Do we still need to monitor this? Or can we close it?

davidhadas commented 5 months ago

/remove-lifecycle stale

dprotaso commented 5 months ago

Do we still need to monitor this?

Yes we should monitor this. I haven't really seen IBM follow through on their commitments from that TOC meeting back in Feb.

Or can we close it?

I figured it's worth providing you the full 6 months as was discussed. There's still a month left or so.

upodroid commented 5 months ago

+1 for revisiting in Aug as discussed

dilipgb commented 5 months ago

Hi all, there are efforts going on for enabling envoy-openssl for IBM Z and IBM P platform. You can see most of the work needed for boringssl and openssl compact library is completed. There are few more packages needs to be worked upon and post that we will have envoy-openssl available on our platform as well. Here are some PR on the same. [1] https://github.com/envoyproxy/envoy-openssl/pull/166. [2] https://github.com/envoyproxy/envoy-openssl/pull/219 [3] https://github.com/envoyproxy/envoy/pull/34483

rishikakedia commented 5 months ago

We also have efforts on publishing Envoy (based on OpenSSL) IBM P/Z images alongside of x86 images. https://github.com/envoyproxy/envoy-openssl/issues/221

dilipgb commented 4 months ago

installation document for IBM s390x/ IBM Power https://github.com/knative/docs/pull/6043

dprotaso commented 4 months ago

Following up here - I'm inclined to remove the jobs.

Main reason is the jobs were faililng for over two weeks and it was only noticed a day ago. Clearly it's not a priority and I don't think Knative OSS project should be running these tests on behalf of a vendor.

dilipgb commented 4 months ago

@dprotaso there were intermediate issues with infra in IBM cloud because of noise created because by infra it was noticed late when infra issues were fixed but still CI kept failing. We are actively monitoring the jobs and continue to focus on keeping CI healthy.

At the moment there are users running knative on kubernetes on s390x and if we remove the support it impacts those users too. One of the ask from these users was for documentations and we have also update the docs as well. We are actively working to get envoy-openssl support for P/Z and we are almost at the point where we just have to publish images.

dprotaso commented 4 months ago

At the moment there are users running knative on kubernetes on s390x and if we remove the support it impacts those users too.

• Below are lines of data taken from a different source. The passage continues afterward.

--- src/rtl/upsamp2x.sv ---
// upsamp2x: nearest-neighbour 2x upsampler, (Length/2)^2 pooled raster in, LengthxLength raster out.
// Latency: first output beat one cycle after the first input transfer; one input per two output beats.
// Backpressure: out_ready low freezes data_out/out_last/state; in_ready follows out_ready combinationally.
module upsamp2x #(
  parameter int Length = 32,
  parameter int Width  = 16
) (
  input  logic             clk,
  input  logic             rst,
  input  logic [Width-1:0] data_in,
  input  logic             in_valid,
  output logic             in_ready,
  output logic [Width-1:0] data_out,
  output logic             out_valid,
  input  logic             out_ready,
  output logic             out_last,
  output logic             frame_done
);

  localparam int HALF = Length / 2;
  localparam int OCW  = $clog2(Length);
  localparam int ICW  = $clog2(HALF);
  localparam logic [OCW-1:0] OCOL_LAST = OCW'(Length - 1);
  localparam logic [ICW-1:0] HALF_LAST = ICW'(HALF - 1);

  typedef enum logic {ROW_A, ROW_B} state_t;

  state_t           state;
  state_t           state_nxt;
  logic [Width-1:0] linebuf [HALF];
  logic [Width-1:0] hold;
  logic             hold_valid;
  logic             phase;
  logic [ICW-1:0]   in_col;
  logic [ICW-1:0]   row_in;
  logic [OCW-1:0]   out_col;
  logic             done_q;
  logic             in_xfer;
  logic             out_xfer;
  logic             row_end;

  // Handshake, output mux and next-state decode; outputs are forced idle while rst is high.
  // in_ready is also held low on the last beat of a pass row so the next row's first pixel
  // cannot land in the line buffer before that row has been replayed.
  always_comb begin
    state_nxt  = state;
    in_ready   = 1'b0;
    out_valid  = 1'b0;
    data_out   = '0;
    if (!rst) begin
      if (state == ROW_A) begin
        in_ready  = !hold_valid || (phase && out_ready && (out_col != OCOL_LAST));
        out_valid = hold_valid;
        data_out  = hold_valid ? hold : '0;
      end else begin
        out_valid = 1'b1;
        data_out  = linebuf[out_col[OCW-1:1]];
      end
    end
    out_last   = out_valid && (out_col == OCOL_LAST);
    frame_done = done_q && !rst;
    in_xfer    = in_valid && in_ready;
    out_xfer   = out_valid && out_ready;
    row_end    = out_xfer && (out_col == OCOL_LAST);
    if (row_end) begin
      state_nxt = (state == ROW_A) ? ROW_B : ROW_A;
    end
  end

  // State register.
  always_ff @(posedge clk) begin
    if (rst) begin
      state <= ROW_A;
    end else begin
      state <= state_nxt;
    end
  end

  // Hold register, phase and raster counters; a same-cycle input reload beats the phase-1 drain.
  always_ff @(posedge clk) begin
    if (rst) begin
      hold       <= '0;
      hold_valid <= 1'b0;
      phase      <= 1'b0;
      in_col     <= '0;
      out_col    <= '0;
      row_in     <= '0;
      done_q     <= 1'b0;
    end else begin
      done_q <= 1'b0;
      if (in_xfer) begin
        hold       <= data_in;
        hold_valid <= 1'b1;
        phase      <= 1'b0;
        in_col     <= (in_col == HALF_LAST) ? '0 : in_col + 1'b1;
      end else if (out_xfer && (state == ROW_A)) begin
        if (phase) begin
          hold_valid <= 1'b0;
        end else begin
          phase <= 1'b1;
        end
      end
      if (out_xfer) begin
        out_col <= row_end ? '0 : out_col + 1'b1;
      end
      if (row_end && (state == ROW_A)) begin
        in_col <= '0;
      end
      if (row_end && (state == ROW_B)) begin
        if (row_in == HALF_LAST) begin
          row_in <= '0;
          done_q <= 1'b1;
        end else begin
          row_in <= row_in + 1'b1;
        end
      end
    end
  end

  // Line buffer capture of each pass-row pixel for the replay row; contents need no reset.
  always_ff @(posedge clk) begin
    if (in_xfer) begin
      linebuf[in_col] <= data_in;
    end
  end

endmodule
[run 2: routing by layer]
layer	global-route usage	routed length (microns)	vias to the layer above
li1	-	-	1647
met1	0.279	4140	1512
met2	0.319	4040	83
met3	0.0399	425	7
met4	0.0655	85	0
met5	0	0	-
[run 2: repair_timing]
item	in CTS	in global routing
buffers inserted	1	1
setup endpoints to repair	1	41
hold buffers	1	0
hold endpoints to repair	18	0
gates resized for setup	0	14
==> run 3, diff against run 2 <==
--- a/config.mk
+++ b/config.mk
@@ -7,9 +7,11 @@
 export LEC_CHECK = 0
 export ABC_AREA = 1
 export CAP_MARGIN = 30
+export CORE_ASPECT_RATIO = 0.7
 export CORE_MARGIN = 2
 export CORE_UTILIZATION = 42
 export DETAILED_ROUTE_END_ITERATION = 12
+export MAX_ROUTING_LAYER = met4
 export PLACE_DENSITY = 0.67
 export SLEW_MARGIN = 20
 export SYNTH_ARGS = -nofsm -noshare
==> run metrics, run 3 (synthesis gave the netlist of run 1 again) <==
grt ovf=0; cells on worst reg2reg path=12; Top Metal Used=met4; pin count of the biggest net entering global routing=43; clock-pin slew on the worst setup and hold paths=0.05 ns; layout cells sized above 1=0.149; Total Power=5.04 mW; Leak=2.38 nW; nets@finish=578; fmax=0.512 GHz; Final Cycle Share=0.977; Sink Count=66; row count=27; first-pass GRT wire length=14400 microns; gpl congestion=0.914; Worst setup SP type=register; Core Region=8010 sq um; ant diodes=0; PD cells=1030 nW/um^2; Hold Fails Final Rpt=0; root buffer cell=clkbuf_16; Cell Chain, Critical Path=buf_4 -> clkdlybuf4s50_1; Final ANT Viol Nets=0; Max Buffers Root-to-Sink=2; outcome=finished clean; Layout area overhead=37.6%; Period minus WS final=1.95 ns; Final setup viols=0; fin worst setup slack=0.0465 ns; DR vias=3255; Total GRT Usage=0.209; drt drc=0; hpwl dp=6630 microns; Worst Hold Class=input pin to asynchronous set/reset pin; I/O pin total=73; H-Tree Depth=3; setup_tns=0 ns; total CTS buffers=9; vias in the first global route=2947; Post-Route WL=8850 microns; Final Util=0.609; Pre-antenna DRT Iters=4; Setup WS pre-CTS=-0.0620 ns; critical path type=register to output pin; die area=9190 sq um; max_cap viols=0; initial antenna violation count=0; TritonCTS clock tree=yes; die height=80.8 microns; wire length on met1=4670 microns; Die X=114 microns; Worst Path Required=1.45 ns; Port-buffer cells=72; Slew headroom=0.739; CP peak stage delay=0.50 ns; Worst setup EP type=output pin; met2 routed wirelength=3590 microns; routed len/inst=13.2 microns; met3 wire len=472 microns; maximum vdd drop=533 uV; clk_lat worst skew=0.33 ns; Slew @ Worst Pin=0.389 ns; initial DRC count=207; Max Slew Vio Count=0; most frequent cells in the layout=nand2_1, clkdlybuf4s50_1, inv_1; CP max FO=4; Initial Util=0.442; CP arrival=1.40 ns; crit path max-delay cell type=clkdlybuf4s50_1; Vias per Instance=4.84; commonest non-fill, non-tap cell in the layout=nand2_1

We're not removing support - we're removing the CI jobs

dilipgb commented 4 months ago

We're not removing support - we're removing the CI jobs

@dprotaso I'm not really getting how the binaries/images are delivered in future if CI is removed. Are we going to deliver binaries without CI? Can you propose for a call,so we can have better discussion to understand each other pov. what do you think?